**WORK TO COMPLETE**
Output exactly the lines below, starting with the line that has "at 2540 um^2" and going on through the line that has "kind: primary output", both included, and no other lines.

──────── MATERIAL PROVIDED ────────

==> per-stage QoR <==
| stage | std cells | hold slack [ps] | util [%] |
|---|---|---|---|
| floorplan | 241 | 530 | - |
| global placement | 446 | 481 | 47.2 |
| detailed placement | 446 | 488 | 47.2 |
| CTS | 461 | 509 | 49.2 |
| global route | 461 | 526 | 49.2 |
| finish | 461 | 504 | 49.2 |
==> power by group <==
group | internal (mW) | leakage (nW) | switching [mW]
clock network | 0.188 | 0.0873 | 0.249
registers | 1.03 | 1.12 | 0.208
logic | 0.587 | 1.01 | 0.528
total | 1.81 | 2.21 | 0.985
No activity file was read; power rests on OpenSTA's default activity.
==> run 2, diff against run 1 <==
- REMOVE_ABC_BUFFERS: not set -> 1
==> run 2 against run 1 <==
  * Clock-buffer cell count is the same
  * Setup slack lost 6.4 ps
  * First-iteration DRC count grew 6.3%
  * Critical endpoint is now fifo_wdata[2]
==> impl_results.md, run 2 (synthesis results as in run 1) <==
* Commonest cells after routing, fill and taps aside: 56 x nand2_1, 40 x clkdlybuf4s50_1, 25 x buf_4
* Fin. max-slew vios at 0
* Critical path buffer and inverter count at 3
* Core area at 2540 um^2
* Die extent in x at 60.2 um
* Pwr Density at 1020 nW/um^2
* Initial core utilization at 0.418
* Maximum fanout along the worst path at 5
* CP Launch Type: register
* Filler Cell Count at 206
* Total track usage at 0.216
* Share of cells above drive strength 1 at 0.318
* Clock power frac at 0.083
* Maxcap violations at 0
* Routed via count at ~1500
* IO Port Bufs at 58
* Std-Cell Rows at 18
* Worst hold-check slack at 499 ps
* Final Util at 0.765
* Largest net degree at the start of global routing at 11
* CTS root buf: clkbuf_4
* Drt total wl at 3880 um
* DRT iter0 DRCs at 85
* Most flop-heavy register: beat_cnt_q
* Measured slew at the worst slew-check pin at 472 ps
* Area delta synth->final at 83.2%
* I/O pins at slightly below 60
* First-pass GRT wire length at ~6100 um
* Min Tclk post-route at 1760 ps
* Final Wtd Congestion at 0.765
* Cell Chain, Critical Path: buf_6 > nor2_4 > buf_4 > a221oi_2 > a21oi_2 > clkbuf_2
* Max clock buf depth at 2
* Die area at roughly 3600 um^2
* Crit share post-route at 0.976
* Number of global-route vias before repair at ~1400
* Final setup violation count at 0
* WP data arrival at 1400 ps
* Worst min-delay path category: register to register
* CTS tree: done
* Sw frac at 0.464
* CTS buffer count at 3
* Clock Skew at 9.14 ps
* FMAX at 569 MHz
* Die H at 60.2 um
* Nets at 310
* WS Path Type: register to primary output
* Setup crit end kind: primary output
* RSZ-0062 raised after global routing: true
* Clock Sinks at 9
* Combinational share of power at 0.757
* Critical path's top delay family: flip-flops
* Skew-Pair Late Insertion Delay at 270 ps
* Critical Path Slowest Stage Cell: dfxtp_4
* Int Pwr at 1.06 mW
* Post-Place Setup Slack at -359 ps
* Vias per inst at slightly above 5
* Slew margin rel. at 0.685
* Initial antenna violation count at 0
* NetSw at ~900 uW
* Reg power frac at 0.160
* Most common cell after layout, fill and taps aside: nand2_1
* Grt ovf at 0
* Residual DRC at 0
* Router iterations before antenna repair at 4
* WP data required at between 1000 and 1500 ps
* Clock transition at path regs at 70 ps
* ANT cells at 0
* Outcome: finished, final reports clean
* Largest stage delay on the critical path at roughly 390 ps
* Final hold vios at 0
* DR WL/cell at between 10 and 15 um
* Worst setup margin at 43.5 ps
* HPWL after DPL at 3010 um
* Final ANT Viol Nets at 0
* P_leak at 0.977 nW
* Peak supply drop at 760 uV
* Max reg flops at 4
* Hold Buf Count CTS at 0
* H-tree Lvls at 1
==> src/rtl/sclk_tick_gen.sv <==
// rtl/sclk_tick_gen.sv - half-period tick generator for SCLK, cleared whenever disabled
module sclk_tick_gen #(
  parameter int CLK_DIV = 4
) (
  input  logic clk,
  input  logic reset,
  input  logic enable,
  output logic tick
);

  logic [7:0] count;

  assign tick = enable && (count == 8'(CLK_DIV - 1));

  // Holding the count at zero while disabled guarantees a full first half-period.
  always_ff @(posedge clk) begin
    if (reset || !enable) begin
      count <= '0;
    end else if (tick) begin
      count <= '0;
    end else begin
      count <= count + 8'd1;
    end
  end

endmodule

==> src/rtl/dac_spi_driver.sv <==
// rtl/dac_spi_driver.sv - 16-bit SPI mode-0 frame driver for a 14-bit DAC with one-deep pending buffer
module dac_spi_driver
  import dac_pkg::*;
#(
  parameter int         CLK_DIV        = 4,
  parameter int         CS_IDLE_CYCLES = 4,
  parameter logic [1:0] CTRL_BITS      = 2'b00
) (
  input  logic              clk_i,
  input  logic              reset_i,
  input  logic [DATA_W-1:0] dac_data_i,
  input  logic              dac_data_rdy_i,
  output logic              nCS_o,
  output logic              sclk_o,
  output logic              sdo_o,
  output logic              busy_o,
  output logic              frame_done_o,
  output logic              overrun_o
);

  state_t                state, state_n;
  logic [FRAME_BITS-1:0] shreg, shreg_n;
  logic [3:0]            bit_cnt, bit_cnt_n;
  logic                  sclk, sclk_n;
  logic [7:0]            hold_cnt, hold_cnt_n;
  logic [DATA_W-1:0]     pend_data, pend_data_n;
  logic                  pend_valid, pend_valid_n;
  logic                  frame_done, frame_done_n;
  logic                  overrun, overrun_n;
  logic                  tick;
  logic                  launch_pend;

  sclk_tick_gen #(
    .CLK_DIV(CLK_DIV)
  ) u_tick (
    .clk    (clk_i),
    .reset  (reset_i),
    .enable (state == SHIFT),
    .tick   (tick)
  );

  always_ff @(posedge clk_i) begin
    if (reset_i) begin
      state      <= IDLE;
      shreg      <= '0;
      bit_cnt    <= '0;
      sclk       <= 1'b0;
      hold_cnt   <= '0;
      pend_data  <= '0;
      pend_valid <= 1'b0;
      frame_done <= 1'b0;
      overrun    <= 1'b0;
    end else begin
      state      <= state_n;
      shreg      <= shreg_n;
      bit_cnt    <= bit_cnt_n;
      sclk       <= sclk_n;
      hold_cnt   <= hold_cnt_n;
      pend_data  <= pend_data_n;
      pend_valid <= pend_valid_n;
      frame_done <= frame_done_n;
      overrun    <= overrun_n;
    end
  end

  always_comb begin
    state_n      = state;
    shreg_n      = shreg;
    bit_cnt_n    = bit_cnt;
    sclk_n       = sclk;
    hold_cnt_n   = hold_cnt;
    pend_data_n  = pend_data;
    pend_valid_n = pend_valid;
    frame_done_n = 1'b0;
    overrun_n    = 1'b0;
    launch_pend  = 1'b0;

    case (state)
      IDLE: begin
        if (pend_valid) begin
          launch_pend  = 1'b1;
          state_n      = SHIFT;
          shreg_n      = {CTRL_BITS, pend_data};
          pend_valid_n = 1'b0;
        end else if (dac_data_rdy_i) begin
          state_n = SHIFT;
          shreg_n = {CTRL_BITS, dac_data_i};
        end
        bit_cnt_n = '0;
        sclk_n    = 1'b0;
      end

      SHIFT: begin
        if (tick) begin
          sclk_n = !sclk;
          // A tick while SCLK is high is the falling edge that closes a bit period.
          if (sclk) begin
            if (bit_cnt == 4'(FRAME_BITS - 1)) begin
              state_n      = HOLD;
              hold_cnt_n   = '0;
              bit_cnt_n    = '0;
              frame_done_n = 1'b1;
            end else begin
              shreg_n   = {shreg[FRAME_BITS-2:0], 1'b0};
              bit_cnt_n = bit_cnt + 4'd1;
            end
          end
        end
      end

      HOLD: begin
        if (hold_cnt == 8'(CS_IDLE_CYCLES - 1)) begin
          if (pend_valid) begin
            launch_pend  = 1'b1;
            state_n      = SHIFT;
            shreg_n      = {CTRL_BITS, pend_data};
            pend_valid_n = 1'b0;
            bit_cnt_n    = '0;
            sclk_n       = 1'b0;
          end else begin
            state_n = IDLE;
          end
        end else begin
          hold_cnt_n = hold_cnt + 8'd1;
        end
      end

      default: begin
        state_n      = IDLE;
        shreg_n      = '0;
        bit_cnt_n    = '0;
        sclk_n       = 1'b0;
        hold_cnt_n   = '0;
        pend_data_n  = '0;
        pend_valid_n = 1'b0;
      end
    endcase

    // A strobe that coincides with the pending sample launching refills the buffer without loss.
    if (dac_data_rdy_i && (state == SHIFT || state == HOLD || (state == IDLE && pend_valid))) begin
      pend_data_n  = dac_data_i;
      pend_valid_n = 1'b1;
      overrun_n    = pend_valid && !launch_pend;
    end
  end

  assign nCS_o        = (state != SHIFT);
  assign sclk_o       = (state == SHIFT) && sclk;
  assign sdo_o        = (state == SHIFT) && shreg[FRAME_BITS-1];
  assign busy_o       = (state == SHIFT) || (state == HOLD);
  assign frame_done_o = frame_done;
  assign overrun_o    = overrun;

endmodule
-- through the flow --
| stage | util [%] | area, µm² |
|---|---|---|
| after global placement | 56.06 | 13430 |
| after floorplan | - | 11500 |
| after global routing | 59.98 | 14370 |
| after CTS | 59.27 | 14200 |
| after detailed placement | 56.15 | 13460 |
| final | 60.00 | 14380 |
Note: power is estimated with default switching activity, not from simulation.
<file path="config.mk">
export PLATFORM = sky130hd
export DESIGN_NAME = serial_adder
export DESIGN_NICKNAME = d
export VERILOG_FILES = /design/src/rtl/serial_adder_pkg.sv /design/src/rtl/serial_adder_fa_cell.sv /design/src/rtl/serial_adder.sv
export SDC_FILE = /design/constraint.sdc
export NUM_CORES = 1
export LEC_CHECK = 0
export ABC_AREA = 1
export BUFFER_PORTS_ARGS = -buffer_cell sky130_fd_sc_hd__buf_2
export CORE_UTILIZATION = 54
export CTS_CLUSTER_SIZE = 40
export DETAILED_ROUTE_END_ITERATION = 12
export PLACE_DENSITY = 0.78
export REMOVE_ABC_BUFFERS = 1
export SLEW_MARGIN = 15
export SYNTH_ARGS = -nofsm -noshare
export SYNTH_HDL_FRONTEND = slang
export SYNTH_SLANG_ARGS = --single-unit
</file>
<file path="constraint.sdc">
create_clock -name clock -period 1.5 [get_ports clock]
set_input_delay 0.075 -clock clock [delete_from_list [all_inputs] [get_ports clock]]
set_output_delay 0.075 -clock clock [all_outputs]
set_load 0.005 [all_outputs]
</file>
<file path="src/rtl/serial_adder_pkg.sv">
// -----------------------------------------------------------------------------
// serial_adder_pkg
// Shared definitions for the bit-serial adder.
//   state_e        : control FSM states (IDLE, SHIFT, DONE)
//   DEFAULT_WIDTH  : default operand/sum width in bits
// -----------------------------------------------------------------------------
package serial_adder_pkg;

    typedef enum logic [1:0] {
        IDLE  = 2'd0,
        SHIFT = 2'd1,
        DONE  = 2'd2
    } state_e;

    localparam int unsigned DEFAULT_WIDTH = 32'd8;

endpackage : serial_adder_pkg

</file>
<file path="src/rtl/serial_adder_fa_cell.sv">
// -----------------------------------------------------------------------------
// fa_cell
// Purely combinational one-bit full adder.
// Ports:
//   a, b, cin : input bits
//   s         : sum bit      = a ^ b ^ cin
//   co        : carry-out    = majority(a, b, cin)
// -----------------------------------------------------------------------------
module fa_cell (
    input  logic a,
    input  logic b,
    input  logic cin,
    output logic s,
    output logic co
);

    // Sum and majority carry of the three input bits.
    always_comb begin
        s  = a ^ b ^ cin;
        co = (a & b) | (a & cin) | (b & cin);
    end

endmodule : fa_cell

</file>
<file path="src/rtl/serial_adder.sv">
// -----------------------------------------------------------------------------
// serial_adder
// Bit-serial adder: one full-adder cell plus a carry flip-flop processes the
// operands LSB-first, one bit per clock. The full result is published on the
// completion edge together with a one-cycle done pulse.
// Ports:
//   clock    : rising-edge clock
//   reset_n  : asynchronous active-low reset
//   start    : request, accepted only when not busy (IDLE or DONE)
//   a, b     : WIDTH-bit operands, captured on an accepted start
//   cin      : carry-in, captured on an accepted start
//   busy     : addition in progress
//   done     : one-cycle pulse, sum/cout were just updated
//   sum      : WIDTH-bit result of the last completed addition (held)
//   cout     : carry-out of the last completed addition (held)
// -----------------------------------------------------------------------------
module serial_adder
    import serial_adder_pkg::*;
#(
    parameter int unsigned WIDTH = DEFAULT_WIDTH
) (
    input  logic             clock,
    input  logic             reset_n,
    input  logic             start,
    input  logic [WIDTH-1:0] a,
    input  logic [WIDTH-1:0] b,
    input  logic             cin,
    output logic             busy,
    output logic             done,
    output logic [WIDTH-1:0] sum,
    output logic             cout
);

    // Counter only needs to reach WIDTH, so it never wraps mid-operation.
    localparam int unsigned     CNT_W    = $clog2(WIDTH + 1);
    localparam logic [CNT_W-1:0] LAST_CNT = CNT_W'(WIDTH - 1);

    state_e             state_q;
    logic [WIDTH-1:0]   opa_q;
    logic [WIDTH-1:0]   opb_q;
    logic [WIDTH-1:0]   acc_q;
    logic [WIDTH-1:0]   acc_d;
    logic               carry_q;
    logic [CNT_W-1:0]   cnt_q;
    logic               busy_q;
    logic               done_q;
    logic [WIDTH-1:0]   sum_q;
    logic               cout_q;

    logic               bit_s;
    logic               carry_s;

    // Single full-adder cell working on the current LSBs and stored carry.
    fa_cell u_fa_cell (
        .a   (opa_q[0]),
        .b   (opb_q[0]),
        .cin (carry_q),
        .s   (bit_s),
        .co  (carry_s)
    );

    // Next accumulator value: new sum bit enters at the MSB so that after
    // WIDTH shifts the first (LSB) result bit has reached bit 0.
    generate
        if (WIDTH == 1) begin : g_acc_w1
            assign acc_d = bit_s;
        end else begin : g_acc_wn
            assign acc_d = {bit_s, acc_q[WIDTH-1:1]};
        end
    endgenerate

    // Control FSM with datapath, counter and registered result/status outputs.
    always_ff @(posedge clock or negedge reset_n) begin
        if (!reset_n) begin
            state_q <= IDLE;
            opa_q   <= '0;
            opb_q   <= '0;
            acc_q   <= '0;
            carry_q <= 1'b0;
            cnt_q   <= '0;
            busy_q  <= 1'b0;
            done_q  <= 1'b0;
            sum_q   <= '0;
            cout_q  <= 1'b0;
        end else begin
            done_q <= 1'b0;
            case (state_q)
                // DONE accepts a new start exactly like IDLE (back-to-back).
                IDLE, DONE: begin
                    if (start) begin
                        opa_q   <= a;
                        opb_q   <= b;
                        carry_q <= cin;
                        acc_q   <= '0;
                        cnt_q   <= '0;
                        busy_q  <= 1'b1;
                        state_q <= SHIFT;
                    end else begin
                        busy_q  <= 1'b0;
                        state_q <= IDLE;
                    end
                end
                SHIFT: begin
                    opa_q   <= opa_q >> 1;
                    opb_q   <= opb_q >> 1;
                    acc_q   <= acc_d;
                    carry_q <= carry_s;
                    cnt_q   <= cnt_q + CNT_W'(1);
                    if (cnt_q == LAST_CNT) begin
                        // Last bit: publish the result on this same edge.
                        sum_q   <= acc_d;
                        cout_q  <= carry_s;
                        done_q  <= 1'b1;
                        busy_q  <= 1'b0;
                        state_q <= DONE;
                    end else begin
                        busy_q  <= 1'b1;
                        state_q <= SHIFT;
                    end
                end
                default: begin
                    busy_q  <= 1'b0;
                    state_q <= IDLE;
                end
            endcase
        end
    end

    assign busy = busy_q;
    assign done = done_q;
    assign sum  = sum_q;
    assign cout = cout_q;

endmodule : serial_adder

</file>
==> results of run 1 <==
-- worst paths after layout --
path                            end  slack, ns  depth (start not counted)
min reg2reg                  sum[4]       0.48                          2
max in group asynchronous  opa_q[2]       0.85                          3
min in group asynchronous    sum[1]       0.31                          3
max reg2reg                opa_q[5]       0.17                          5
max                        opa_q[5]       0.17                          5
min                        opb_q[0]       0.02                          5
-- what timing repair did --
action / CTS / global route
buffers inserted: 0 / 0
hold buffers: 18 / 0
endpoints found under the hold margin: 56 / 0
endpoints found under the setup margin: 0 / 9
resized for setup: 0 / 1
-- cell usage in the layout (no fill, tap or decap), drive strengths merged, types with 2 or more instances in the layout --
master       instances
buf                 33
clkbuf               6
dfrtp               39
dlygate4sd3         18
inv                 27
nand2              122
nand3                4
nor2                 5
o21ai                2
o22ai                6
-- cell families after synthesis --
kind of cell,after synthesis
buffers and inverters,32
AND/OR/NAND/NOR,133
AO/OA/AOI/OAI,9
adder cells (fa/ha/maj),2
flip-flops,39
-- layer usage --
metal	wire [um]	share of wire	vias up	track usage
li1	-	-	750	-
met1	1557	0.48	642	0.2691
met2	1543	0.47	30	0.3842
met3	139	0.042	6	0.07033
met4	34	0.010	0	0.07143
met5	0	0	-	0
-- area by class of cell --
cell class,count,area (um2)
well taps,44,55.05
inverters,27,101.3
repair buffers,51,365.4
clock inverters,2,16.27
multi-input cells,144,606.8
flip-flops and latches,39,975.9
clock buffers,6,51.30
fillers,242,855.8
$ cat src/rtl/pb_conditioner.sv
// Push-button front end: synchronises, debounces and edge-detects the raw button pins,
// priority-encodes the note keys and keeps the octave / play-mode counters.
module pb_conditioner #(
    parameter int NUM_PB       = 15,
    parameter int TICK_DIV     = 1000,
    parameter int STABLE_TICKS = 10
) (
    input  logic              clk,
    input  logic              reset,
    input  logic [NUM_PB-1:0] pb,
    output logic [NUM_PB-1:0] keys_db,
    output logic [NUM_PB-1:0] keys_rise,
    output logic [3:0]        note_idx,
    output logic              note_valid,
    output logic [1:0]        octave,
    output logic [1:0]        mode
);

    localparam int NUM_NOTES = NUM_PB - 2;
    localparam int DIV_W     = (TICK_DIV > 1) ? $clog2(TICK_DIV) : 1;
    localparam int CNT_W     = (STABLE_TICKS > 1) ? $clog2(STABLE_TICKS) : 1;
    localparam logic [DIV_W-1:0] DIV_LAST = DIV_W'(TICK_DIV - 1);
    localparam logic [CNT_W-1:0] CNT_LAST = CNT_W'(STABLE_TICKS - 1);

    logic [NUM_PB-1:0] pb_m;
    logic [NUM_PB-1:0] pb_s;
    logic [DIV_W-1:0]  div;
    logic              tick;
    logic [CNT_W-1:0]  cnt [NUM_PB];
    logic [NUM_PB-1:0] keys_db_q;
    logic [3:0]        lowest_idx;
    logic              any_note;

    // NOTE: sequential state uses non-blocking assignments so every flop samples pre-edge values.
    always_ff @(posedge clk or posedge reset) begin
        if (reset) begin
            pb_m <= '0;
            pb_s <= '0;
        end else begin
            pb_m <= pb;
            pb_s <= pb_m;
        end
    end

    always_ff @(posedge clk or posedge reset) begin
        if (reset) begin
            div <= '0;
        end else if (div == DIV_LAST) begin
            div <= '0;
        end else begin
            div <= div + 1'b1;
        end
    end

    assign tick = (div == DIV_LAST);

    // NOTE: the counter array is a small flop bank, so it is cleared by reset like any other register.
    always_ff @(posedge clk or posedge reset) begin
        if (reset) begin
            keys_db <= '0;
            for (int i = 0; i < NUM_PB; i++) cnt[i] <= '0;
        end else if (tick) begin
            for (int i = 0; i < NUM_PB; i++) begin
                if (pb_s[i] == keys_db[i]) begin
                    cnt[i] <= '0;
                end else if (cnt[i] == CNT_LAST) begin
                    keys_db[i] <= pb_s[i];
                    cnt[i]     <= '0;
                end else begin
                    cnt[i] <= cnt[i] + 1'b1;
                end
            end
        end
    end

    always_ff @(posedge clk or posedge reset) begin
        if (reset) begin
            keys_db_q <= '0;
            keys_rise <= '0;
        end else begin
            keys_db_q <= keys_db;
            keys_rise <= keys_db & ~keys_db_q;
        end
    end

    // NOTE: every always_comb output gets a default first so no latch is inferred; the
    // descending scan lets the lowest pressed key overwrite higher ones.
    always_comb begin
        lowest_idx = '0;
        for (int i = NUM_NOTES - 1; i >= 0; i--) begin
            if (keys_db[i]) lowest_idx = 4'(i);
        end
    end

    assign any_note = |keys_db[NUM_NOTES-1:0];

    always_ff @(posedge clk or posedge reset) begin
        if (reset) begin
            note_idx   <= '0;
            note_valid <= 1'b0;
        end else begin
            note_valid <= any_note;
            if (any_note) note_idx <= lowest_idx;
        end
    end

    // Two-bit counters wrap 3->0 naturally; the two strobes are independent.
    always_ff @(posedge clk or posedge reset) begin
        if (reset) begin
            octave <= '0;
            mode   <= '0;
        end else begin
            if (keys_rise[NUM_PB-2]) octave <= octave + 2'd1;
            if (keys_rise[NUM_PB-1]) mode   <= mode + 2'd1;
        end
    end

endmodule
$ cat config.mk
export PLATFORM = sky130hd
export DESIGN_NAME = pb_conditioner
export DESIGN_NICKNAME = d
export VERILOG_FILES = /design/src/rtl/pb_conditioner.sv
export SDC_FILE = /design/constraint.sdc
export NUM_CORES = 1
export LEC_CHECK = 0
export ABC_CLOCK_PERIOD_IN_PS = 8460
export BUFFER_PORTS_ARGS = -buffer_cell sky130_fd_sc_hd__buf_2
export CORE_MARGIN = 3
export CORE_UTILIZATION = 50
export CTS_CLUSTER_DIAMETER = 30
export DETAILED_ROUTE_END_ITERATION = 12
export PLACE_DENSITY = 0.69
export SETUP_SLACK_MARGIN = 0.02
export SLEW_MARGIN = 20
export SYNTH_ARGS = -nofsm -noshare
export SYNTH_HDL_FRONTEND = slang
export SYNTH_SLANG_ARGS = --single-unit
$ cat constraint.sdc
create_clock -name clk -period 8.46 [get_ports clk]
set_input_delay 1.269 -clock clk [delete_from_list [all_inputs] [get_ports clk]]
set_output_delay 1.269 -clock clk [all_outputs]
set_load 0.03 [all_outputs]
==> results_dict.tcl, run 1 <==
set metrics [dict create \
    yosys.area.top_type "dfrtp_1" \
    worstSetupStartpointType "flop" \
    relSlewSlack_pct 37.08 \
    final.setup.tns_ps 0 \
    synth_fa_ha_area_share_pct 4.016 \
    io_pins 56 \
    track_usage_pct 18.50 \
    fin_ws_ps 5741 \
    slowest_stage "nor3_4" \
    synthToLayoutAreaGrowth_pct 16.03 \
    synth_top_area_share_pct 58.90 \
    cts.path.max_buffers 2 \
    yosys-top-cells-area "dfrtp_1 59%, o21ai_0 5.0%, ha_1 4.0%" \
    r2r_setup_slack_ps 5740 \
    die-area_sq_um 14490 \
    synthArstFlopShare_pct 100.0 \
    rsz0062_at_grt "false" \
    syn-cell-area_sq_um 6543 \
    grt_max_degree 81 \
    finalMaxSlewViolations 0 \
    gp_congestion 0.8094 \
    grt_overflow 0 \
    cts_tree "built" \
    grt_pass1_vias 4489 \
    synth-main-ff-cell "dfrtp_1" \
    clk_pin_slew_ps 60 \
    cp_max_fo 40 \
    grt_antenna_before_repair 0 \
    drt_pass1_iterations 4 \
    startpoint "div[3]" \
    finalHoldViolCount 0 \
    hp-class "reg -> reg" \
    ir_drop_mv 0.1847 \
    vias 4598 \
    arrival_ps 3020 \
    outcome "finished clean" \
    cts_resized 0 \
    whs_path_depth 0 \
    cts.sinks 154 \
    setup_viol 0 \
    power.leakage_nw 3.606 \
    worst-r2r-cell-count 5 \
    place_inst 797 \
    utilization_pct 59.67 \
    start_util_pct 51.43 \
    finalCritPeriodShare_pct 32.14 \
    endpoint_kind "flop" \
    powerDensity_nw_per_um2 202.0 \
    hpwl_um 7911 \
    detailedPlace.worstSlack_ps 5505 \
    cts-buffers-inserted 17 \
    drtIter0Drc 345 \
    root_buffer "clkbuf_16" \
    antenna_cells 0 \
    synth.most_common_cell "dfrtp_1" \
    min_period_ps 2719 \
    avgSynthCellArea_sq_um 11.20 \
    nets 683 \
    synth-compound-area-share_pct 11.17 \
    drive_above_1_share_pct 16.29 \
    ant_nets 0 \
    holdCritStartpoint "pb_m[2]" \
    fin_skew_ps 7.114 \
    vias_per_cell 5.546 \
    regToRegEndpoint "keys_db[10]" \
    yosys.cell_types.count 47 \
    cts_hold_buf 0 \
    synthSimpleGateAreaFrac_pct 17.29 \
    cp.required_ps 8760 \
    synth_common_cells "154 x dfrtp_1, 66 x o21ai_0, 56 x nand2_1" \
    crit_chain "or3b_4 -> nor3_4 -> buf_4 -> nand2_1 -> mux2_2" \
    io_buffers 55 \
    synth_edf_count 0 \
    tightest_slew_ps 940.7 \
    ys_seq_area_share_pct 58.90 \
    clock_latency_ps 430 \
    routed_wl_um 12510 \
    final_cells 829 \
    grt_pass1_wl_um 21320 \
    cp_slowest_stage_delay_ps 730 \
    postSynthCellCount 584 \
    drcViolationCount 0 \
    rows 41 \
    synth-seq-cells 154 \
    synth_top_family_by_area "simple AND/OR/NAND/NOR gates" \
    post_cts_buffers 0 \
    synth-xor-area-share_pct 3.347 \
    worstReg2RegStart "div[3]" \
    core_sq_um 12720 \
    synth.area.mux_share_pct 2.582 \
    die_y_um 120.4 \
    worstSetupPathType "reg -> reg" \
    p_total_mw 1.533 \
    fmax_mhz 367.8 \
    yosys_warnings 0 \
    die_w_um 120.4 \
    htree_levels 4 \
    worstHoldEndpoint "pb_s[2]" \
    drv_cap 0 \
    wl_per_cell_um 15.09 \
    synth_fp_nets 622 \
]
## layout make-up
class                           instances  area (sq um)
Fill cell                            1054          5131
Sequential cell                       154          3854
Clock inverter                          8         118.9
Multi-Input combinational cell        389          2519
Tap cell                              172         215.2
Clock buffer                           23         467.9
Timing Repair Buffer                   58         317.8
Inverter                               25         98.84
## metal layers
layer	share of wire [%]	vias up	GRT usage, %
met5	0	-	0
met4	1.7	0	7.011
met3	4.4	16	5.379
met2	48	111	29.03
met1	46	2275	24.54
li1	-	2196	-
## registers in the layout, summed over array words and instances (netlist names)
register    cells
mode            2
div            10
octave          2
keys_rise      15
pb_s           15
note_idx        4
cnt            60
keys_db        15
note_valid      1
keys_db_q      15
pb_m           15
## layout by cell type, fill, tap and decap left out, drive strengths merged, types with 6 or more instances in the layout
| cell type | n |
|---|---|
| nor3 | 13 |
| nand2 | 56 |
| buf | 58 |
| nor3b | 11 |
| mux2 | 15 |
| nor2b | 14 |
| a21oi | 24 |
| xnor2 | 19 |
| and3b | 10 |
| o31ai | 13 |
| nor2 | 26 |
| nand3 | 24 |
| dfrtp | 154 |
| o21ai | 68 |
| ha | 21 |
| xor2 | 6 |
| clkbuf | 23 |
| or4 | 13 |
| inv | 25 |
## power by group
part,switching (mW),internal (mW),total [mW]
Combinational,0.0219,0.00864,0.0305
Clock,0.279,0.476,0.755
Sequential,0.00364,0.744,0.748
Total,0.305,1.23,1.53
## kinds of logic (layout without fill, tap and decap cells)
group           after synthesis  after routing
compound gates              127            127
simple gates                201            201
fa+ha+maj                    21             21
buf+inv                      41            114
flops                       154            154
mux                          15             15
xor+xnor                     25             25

────────

**OUTPUT FOR THIS TASK**
* Core area at 2540 um^2
* Die extent in x at 60.2 um
* Pwr Density at 1020 nW/um^2
* Initial core utilization at 0.418
* Maximum fanout along the worst path at 5
* CP Launch Type: register
* Filler Cell Count at 206
* Total track usage at 0.216
* Share of cells above drive strength 1 at 0.318
* Clock power frac at 0.083
* Maxcap violations at 0
* Routed via count at ~1500
* IO Port Bufs at 58
* Std-Cell Rows at 18
* Worst hold-check slack at 499 ps
* Final Util at 0.765
* Largest net degree at the start of global routing at 11
* CTS root buf: clkbuf_4
* Drt total wl at 3880 um
* DRT iter0 DRCs at 85
* Most flop-heavy register: beat_cnt_q
* Measured slew at the worst slew-check pin at 472 ps
* Area delta synth->final at 83.2%
* I/O pins at slightly below 60
* First-pass GRT wire length at ~6100 um
* Min Tclk post-route at 1760 ps
* Final Wtd Congestion at 0.765
* Cell Chain, Critical Path: buf_6 > nor2_4 > buf_4 > a221oi_2 > a21oi_2 > clkbuf_2
* Max clock buf depth at 2
* Die area at roughly 3600 um^2
* Crit share post-route at 0.976
* Number of global-route vias before repair at ~1400
* Final setup violation count at 0
* WP data arrival at 1400 ps
* Worst min-delay path category: register to register
* CTS tree: done
* Sw frac at 0.464
* CTS buffer count at 3
* Clock Skew at 9.14 ps
* FMAX at 569 MHz
* Die H at 60.2 um
* Nets at 310
* WS Path Type: register to primary output
* Setup crit end kind: primary output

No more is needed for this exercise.